**Work instructions:** Please return every line of the records below that contains the word "layout".

**Stored data:**
....

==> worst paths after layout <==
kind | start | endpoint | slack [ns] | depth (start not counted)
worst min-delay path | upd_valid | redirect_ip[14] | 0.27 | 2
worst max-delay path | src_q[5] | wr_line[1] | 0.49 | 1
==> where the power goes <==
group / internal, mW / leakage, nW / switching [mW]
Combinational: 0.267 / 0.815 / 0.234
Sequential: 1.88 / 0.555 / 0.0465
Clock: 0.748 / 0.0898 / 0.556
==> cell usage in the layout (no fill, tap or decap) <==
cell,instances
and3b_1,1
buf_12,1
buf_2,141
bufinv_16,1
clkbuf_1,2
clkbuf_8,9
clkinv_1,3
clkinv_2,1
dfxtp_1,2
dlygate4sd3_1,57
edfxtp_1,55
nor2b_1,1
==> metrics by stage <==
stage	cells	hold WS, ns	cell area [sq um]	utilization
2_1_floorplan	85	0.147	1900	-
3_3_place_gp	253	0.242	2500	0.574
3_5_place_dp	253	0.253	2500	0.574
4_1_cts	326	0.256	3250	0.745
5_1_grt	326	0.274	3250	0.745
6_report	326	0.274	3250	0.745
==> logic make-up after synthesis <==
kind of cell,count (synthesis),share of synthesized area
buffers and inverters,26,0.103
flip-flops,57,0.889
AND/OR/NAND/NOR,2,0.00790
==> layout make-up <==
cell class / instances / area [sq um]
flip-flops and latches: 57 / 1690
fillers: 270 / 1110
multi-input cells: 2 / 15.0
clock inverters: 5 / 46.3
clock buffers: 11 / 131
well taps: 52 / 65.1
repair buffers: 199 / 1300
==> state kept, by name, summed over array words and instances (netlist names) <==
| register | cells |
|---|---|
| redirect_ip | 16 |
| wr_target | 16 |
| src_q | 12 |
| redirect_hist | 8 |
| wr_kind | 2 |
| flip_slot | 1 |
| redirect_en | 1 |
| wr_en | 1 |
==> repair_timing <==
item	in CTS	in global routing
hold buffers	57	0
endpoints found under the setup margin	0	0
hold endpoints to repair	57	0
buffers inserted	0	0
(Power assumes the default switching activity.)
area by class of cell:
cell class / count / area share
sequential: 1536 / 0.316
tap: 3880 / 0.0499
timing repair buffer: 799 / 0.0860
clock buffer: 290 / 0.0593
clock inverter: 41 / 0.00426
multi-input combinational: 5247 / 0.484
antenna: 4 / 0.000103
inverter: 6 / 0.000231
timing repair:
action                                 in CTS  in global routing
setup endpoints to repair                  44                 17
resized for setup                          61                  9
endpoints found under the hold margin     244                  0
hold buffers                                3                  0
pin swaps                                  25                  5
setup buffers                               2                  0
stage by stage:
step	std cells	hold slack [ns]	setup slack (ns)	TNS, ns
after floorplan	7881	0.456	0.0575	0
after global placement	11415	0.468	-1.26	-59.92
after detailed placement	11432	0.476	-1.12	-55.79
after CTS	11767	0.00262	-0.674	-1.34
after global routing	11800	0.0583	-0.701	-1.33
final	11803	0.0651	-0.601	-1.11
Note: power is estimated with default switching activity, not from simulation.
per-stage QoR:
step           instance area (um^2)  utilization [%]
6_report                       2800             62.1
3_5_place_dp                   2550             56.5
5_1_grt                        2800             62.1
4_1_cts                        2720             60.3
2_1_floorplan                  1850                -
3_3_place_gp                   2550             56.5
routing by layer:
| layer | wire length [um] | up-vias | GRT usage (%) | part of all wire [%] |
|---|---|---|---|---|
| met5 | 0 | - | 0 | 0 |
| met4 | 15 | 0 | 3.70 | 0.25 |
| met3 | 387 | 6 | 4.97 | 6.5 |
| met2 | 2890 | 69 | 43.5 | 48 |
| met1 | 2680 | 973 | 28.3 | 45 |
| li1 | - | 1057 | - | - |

....

**Answer area:**
==> worst paths after layout <==
==> cell usage in the layout (no fill, tap or decap) <==
==> layout make-up <==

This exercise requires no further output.